Frequently asked questions

How do I style a CSS input field?
Style the native input element directly using its tag plus a class. Reset border, padding, background and font with a single rule, then add :focus and :focus-within states for the active look. Use :placeholder-shown to detect empty fields, :has() to react to descendant state, and :valid / :invalid for live validation feedback — all without JavaScript.
Are these CSS input fields accessible?
Yes. Every demo uses a real native input or textarea, paired with a real label (either visible or visually-hidden via .sr-only). Autocomplete attributes are set correctly (email, current-password, new-password, one-time-code, cc-number, tel) so password managers and SMS autofill work.

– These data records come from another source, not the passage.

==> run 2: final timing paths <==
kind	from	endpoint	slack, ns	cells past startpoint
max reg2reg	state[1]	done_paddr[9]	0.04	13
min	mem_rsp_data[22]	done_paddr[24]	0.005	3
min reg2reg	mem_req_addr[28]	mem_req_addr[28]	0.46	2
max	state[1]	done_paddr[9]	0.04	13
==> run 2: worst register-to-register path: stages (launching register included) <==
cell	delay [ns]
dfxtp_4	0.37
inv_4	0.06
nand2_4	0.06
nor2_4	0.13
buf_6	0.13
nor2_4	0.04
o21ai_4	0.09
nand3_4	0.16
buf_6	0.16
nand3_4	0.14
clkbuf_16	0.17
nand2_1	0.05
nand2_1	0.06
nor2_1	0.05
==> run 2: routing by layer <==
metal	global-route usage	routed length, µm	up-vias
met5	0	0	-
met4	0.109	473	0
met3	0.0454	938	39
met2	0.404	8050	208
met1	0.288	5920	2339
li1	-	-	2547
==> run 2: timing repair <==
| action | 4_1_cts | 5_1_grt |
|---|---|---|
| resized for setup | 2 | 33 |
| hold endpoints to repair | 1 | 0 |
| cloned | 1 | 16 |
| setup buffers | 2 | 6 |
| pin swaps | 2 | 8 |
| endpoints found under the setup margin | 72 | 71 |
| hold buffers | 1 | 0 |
$ cat src/rtl/asl_pkg.sv
package asl_pkg;
   typedef enum logic [2:0] {
      OP_HOLD   = 3'd0,
      OP_DIVERT = 3'd1,
      OP_RETURN = 3'd2,
      OP_START  = 3'd3,
      OP_STOP   = 3'd4,
      OP_ADV    = 3'd5
   } seq_op_e;
endpackage

$ cat src/rtl/asl_ctrl.sv
module asl_ctrl
   import asl_pkg::*;
(
   input  logic    clk,
   input  logic    rst_n,
   input  logic    host_req,
   input  logic    msg_done,
   input  logic    ret_dec,
   input  logic    start_dec,
   input  logic    ptr_adv,
   input  logic    list_end,
   output seq_op_e op,
   output logic    busy_q,
   output logic    div_q,
   output logic    pend_q,
   output logic    err_q
);
   logic idle_ret_q;
   logic pend_eff;
   logic can_switch;

   assign pend_eff   = pend_q | host_req;
   assign can_switch = pend_eff & ~div_q & (~busy_q | msg_done);

   always_comb begin
      if (ret_dec && div_q)                   op = OP_RETURN;
      else if (can_switch)                    op = OP_DIVERT;
      else if (start_dec && !div_q)           op = OP_START;
      else if (list_end && busy_q && !div_q)  op = OP_STOP;
      else if (ptr_adv && busy_q)             op = OP_ADV;
      else                                    op = OP_HOLD;
   end

   always_ff @(posedge clk) begin
      if (!rst_n) begin
         busy_q     <= 1'b0;
         div_q      <= 1'b0;
         pend_q     <= 1'b0;
         err_q      <= 1'b0;
         idle_ret_q <= 1'b0;
      end else begin
         pend_q <= (op == OP_DIVERT) ? 1'b0 : pend_eff;
         if (ret_dec && !div_q) err_q <= 1'b1;
         unique case (op)
            OP_DIVERT: begin
               div_q      <= 1'b1;
               busy_q     <= 1'b1;
               idle_ret_q <= ~busy_q;
            end
            OP_RETURN: begin
               div_q  <= 1'b0;
               busy_q <= ~idle_ret_q;
            end
            OP_START: busy_q <= 1'b1;
            OP_STOP:  busy_q <= 1'b0;
            default: ;
         endcase
      end
   end
endmodule

$ cat src/rtl/asl_stack.sv
module asl_stack #(
   parameter int PTR_W = 16
) (
   input  logic             clk,
   input  logic             rst_n,
   input  logic             push,
   input  logic [PTR_W-1:0] push_val,
   output logic [PTR_W-1:0] top_val
);
   always_ff @(posedge clk) begin
      if (!rst_n)    top_val <= '0;
      else if (push) top_val <= push_val;
   end
endmodule

$ cat src/rtl/asl_ptr.sv
module asl_ptr
   import asl_pkg::*;
#(
   parameter int PTR_W    = 16,
   parameter int ADV_STEP = 1
) (
   input  logic             clk,
   input  logic             rst_n,
   input  seq_op_e          op,
   input  logic [PTR_W-1:0] async_base,
   input  logic [PTR_W-1:0] saved_ptr,
   input  logic [PTR_W-1:0] start_ptr,
   output logic [PTR_W-1:0] ptr_q
);
   localparam logic [PTR_W-1:0] STEP_V = PTR_W'(ADV_STEP);
   logic [PTR_W-1:0] ptr_next_seq;

   generate
      if (ADV_STEP == 1) begin : g_inc
         assign ptr_next_seq = ptr_q + 1'b1;
      end else begin : g_add
         assign ptr_next_seq = ptr_q + STEP_V;
      end
   endgenerate

   always_ff @(posedge clk) begin
      if (!rst_n) ptr_q <= '0;
      else begin
         unique case (op)
            OP_DIVERT: ptr_q <= async_base;
            OP_RETURN: ptr_q <= saved_ptr;
            OP_START:  ptr_q <= start_ptr;
            OP_ADV:    ptr_q <= ptr_next_seq;
            default: ;
         endcase
      end
   end
endmodule
===== src/rtl/upmix_pkg.sv =====
package upmix_pkg;

  // Number of samples per carrier period (sample clock = 4 x carrier).
  localparam int PHASES = 4;
  localparam int PH_W   = $clog2(PHASES);

  // Per-path weight: the carrier sample value at the current phase.
  typedef enum logic [1:0] {
    WT_ZERO = 2'd0,
    WT_POS  = 2'd1,
    WT_NEG  = 2'd2
  } weight_e;

  // Carrier sequence sets.
  typedef enum logic {
    SEQ_SQUARE = 1'b0,   // I: + + - -   Q: - + + -
    SEQ_SPARSE = 1'b1    // I: 0 + 0 -   Q: + 0 - 0
  } seq_e;

endpackage


===== src/rtl/upmix_phase_ctr.sv =====
module upmix_phase_ctr #(
  parameter int PH_W = 2
) (
  input  logic            clk,
  input  logic            rst,
  output logic [PH_W-1:0] phase
);

  // Free-running modulo-2^PH_W counter; wraps naturally.
  always_ff @(posedge clk) begin
    if (rst) phase <= '0;
    else     phase <= phase + PH_W'(1);
  end

endmodule


===== src/rtl/upmix_weight_lut.sv =====
module upmix_weight_lut
  import upmix_pkg::*;
(
  input  logic [PH_W-1:0] phase,
  input  logic            mode,
  output weight_e         wt_i,
  output weight_e         wt_q
);

  always_comb begin
    wt_i = WT_ZERO;
    wt_q = WT_ZERO;
    if (seq_e'(mode) == SEQ_SQUARE) begin
      unique case (phase)
        2'd0: begin wt_i = WT_POS; wt_q = WT_NEG; end
        2'd1: begin wt_i = WT_POS; wt_q = WT_POS; end
        2'd2: begin wt_i = WT_NEG; wt_q = WT_POS; end
        2'd3: begin wt_i = WT_NEG; wt_q = WT_NEG; end
        default: ;
      endcase
    end else begin
      unique case (phase)
        2'd0: begin wt_i = WT_ZERO; wt_q = WT_POS;  end
        2'd1: begin wt_i = WT_POS;  wt_q = WT_ZERO; end
        2'd2: begin wt_i = WT_ZERO; wt_q = WT_NEG;  end
        2'd3: begin wt_i = WT_NEG;  wt_q = WT_ZERO; end
        default: ;
      endcase
    end
  end

endmodule


===== src/rtl/upmix_term.sv =====
module upmix_term
  import upmix_pkg::*;
#(
  parameter int DATA_W = 12
) (
  input  logic signed [DATA_W-1:0] x,
  input  logic                     en,
  input  weight_e                  wt,
  output logic signed [DATA_W-1:0] term
);

  localparam logic signed [DATA_W-1:0] MIN_V = {1'b1, {(DATA_W-1){1'b0}}};
  localparam logic signed [DATA_W-1:0] MAX_V = {1'b0, {(DATA_W-1){1'b1}}};

  logic signed [DATA_W-1:0] neg_sat;

  // Saturating negation: the lone unrepresentable case clips to MAX_V.
  always_comb begin
    if (x == MIN_V) neg_sat = MAX_V;
    else            neg_sat = -x;
  end

  always_comb begin
    term = '0;
    if (en) begin
      unique case (wt)
        WT_POS:  term = x;
        WT_NEG:  term = neg_sat;
        default: term = '0;
      endcase
    end
  end

endmodule


===== src/rtl/quad_upmix.sv =====
module quad_upmix
  import upmix_pkg::*;
#(
  parameter int DATA_W = 12
) (
  input  logic                     clk,
  input  logic                     rst,
  input  logic                     in_valid,
  input  logic signed [DATA_W-1:0] in_i,
  input  logic signed [DATA_W-1:0] in_q,
  input  logic                     mode,
  output logic signed [DATA_W:0]   out_data
);

  localparam int OUT_W = DATA_W + 1;
  localparam int LANES = 2;   // lane 0 = I, lane 1 = Q

  logic [PH_W-1:0]          phase_q;
  weight_e                  lane_wt   [LANES];
  logic signed [DATA_W-1:0] lane_x    [LANES];
  logic signed [DATA_W-1:0] lane_term [LANES];
  logic signed [OUT_W-1:0]  sum_d;

  upmix_phase_ctr #(.PH_W(PH_W)) u_phase (
    .clk   (clk),
    .rst   (rst),
    .phase (phase_q)
  );

  upmix_weight_lut u_lut (
    .phase (phase_q),
    .mode  (mode),
    .wt_i  (lane_wt[0]),
    .wt_q  (lane_wt[1])
  );

  assign lane_x[0] = in_i;
  assign lane_x[1] = in_q;

  for (genvar g = 0; g < LANES; g++) begin : g_lane
    upmix_term #(.DATA_W(DATA_W)) u_term (
      .x    (lane_x[g]),
      .en   (in_valid),
      .wt   (lane_wt[g]),
      .term (lane_term[g])
    );
  end

  // One guard bit absorbs the carry of two full-scale terms.
  assign sum_d = {lane_term[0][DATA_W-1], lane_term[0]}
               + {lane_term[1][DATA_W-1], lane_term[1]};

  always_ff @(posedge clk) begin
    if (rst) out_data <= '0;
    else     out_data <= sum_d;
  end

endmodule


===== config.mk =====
export PLATFORM = sky130hd
export DESIGN_NAME = quad_upmix
export DESIGN_NICKNAME = d
export VERILOG_FILES = /design/src/rtl/upmix_pkg.sv /design/src/rtl/upmix_phase_ctr.sv /design/src/rtl/upmix_weight_lut.sv /design/src/rtl/upmix_term.sv /design/src/rtl/quad_upmix.sv
export SDC_FILE = /design/constraint.sdc
export NUM_CORES = 1
export LEC_CHECK = 0
export ABC_AREA = 1
export ABC_CLOCK_PERIOD_IN_PS = 7000
export BUFFER_PORTS_ARGS = -buffer_cell sky130_fd_sc_hd__buf_2
export CAP_MARGIN = 20
export CORE_UTILIZATION = 45
export CTS_BUF_LIST = sky130_fd_sc_hd__clkbuf_2 sky130_fd_sc_hd__clkbuf_4 sky130_fd_sc_hd__clkbuf_8
export DETAILED_ROUTE_END_ITERATION = 8
export PLACE_DENSITY_LB_ADDON = 0.05
export SLEW_MARGIN = 20
export SYNTH_ARGS = -nofsm -noshare
export SYNTH_HDL_FRONTEND = slang
export SYNTH_SLANG_ARGS = --single-unit

===== constraint.sdc =====
create_clock -name clk -period 7 [get_ports clk]
set_input_delay 0 -clock clk [delete_from_list [all_inputs] [get_ports clk]]
set_output_delay 0 -clock clk [all_outputs]
set_load 0.1 [all_outputs]

==> load_flow_metrics.sql <==
INSERT INTO impl_metrics (metric_group, metric, value, unit) VALUES
('setup_path', 'reg2reg_to', 'out_data[12]', ''),
('timing', 'setup_viol_count_final', '0', ''),
('timing', 'fin_skew', '0.0145', 'ns'),
('final_layout', 'multi_input_comb_area', '0.00166', 'mm2'),
('final_layout', 'final_cells', '511', ''),
('setup_path', 'cells_traversed_along_the_worst_timing_path', 'inv_1 > ha_1 > o21ai_0 > inv_1 > a21oi_1 > ha_1 > nor2_1 > clkinv_1 > a21oi_1 > ha_1 > fa_1 > nand3_1 > nand3_1 > nand2_1 > nand2_1 > nand2_1 > a21oi_1 > nor2_1', ''),
('synth', 'syn-num-nets', '457', ''),
('final_layout', 'sequential_cell_area', '300', 'um2'),
('die', 'rows', '25', ''),
('synth', 'synth-seq-cells', '15', ''),
('clocking', 'tritoncts.num_buffers', '3', ''),
('clocking', 'tritoncts', 'done', ''),
('place', 'dpl.cell_count', '507', ''),
('outcome', 'status', 'complete, no violations', ''),
('timing', 'tightestPinTransition', '0.489', 'ns'),
('die', 'die-area', '0.00525', 'mm2'),
('synth', 'postSynthAreaPerCell', '5.53', 'um2'),
('timing', 'timing.final.crit_period', '3.42', 'ns'),
('clocking', 'clk_pin_slew_worst_paths', '0.08', 'ns'),
('hold_path', 'timing.hold.worst.start', 'rst', ''),
('clocking', 'cts_hold_repair.buffers', '0', ''),
('routing', 'drt-total-wl', '5490', 'um'),
('die', 'initial_core_util', '47.0', '%'),
('clocking', 'cts.path.max_buffers', '2', ''),
('die', 'core_area', '0.00475', 'mm2'),
('die', 'floorplan.io_pins', '41', ''),
('synth', 'synthesis.instances', '404', ''),
('final_layout', 'total_of_fill_cells_in_the_finished_design', '519', ''),
('die', 'die_h', '72.5', 'um'),
('clocking', 'clock_sink_count', '15', ''),
('routing', 'vias_per_inst', '4.85', ''),
('routing', 'drtPass1Iterations', '4', ''),
('die', 'fp.dieW', '72.5', 'um'),
('final_layout', 'final_core_util', '53.4', '%'),
('routing', 'ant_nets', '0', ''),
('timing', 'post-route-worst-setup-slack', '3.58', 'ns'),
('clocking', 'clk-insertion-delay-late', '0.26', 'ns'),
('routing', 'num_vias', '2477', ''),
('global_route', 'gr-usage-all-layers', '22.7', '%'),
('timing', 'max_clock_freq', '292', 'MHz'),
('global_route', 'grt_max_degree', '14', ''),
('setup_path', 'arrival', '3.57', 'ns'),
('synth', 'synthArstFlopShare', '0', '%'),
('setup_path', 'cp_data_required_time', '7.15', 'ns'),
('final_layout', 'num_antenna_cells', '0', ''),
('power', 'power_density', '139', 'mW/mm2'),
('global_route', 'global_route_wire_length_before_repair', '9490', 'um'),
('clocking', 'post_cts_sizing', '0', ''),
('place', 'routability_driven_placement_congestion_ratio', '0.874', ''),
('hold_path', 'holdCritPathClass', 'input port to flop', ''),
('global_route', 'antenna_found_initial', '0', ''),
('timing', 'layout_worst_path_cycle_share', '48.9', '%'),
('power', 'cellLeakagePower', '0.00140', 'uW'),
('clocking', 'clock_tree.htree_level_count', '1', ''),
('synth', 'syn_area', '0.00223', 'mm2'),
('clocking', 'cts_setup_buffers', '0', ''),
('setup_path', 'worst_setup_path_start_kind', 'flop', ''),
('hold_path', 'hold-path-endpoint', 'u_phase.phase[0]', ''),
('setup_path', 'cp_max_fanout', '10', ''),
('place', 'pre_cts_slack', '3.62', 'ns'),
('setup_path', 'cpPeakStageDelay', '0.41', 'ns'),
('routing', 'drt-wirelength-per-cell', '10.7', 'um'),
('timing', 'final.setup.tns', '0', 'ns'),
('final_layout', 'nNetsFinal', '498', ''),
('job', 'maxCapViolCount', '0', ''),
('timing', 'unrepaired_setup_endpoints_after_global_routing', 'false', ''),
('synth', 'yosys_most_used_dff', 'sky130_fd_sc_hd__dfxtp_1', ''),
('synth', 'synth.distinct_cells', '27', ''),
('synth', 'yosysSeqAreaShare', '13.4', '%'),
('clocking', 'cts.root.buffer_cell', 'sky130_fd_sc_hd__clkbuf_8', ''),
('power', 'max_vdd_drop', '0.0627', 'mV');
## kinds of logic (layout without fill, tap and decap cells)
| logic type | after synthesis | count (layout) | share of synthesized area, % |
|---|---|---|---|
| AND/OR/NAND/NOR | 234 | 234 | 45.8 |
| buffers and inverters | 70 | 110 | 12.2 |
| AO/OA/AOI/OAI | 60 | 60 | 14.2 |
| adder cells (fa/ha/maj) | 25 | 25 | 14.3 |
| flip-flops | 15 | 15 | 13.4 |
## flip-flops by register name (all words and copies together), names as in the netlist
signal / count
out_data: 13
u_phase.phase: 2
## how the worst max path moves through the flow
stage / from / to / slack, ns
2_1_floorplan: u_phase.phase[0] / out_data[12] / 4.01
3_3_place_gp: u_phase.phase[0] / out_data[12] / 3.78
3_5_place_dp: u_phase.phase[0] / out_data[12] / 3.62
4_1_cts: u_phase.phase[0] / out_data[12] / 3.58
5_1_grt: u_phase.phase[0] / out_data[12] / 3.18
6_report: u_phase.phase[0] / out_data[12] / 3.58
## placed cells by master, fill, tap and decap left out, types with 2 or more instances in the layout
cell / n
sky130_fd_sc_hd__nand2_1: 121
sky130_fd_sc_hd__inv_1: 61
sky130_fd_sc_hd__nor2_1: 53
sky130_fd_sc_hd__buf_2: 40
sky130_fd_sc_hd__nand3_1: 33
sky130_fd_sc_hd__a21oi_1: 31
sky130_fd_sc_hd__ha_1: 24
sky130_fd_sc_hd__o21ai_0: 18
sky130_fd_sc_hd__dfxtp_1: 15
sky130_fd_sc_hd__nor2_2: 11
sky130_fd_sc_hd__a31oi_1: 8
sky130_fd_sc_hd__nand2_2: 3
sky130_fd_sc_hd__inv_2: 3
sky130_fd_sc_hd__clkbuf_8: 3
sky130_fd_sc_hd__nor2_4: 2
sky130_fd_sc_hd__clkinv_1: 2
sky130_fd_sc_hd__nand3b_1: 2
sky130_fd_sc_hd__nand3_4: 2
sky130_fd_sc_hd__nor3_1: 2
sky130_fd_sc_hd__nand4_1: 2
sky130_fd_sc_hd__and2_1: 2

Focus states are visible and keyboard navigation is the default browser behaviour.
What's the most accessible way to do a floating label?
Keep the label as a real label element associated with the input via for=id. Drive the floated state with the :placeholder-shown pseudo-class — the label moves up when the input is non-empty or focused. This way assistive tech still announces the label as the input's accessible name.
Do these inputs need JavaScript?
Most don't — 18 of the 28 are pure CSS using :focus-within, :placeholder-shown, :valid, :has() and adjacent-sibling selectors. The other 10 (OTP, tag input, inline edit, voice search, email suggestions, credit card formatter, etc.) include small self-contained JS snippets in the JS tab of the code panel.
Will autofill and password managers work with these inputs?
Yes. Each input keeps the native element with the correct type and autocomplete attribute. The custom styling never breaks 1Password, Bitwarden, Chrome autofill, or Safari's SMS auto-suggestion.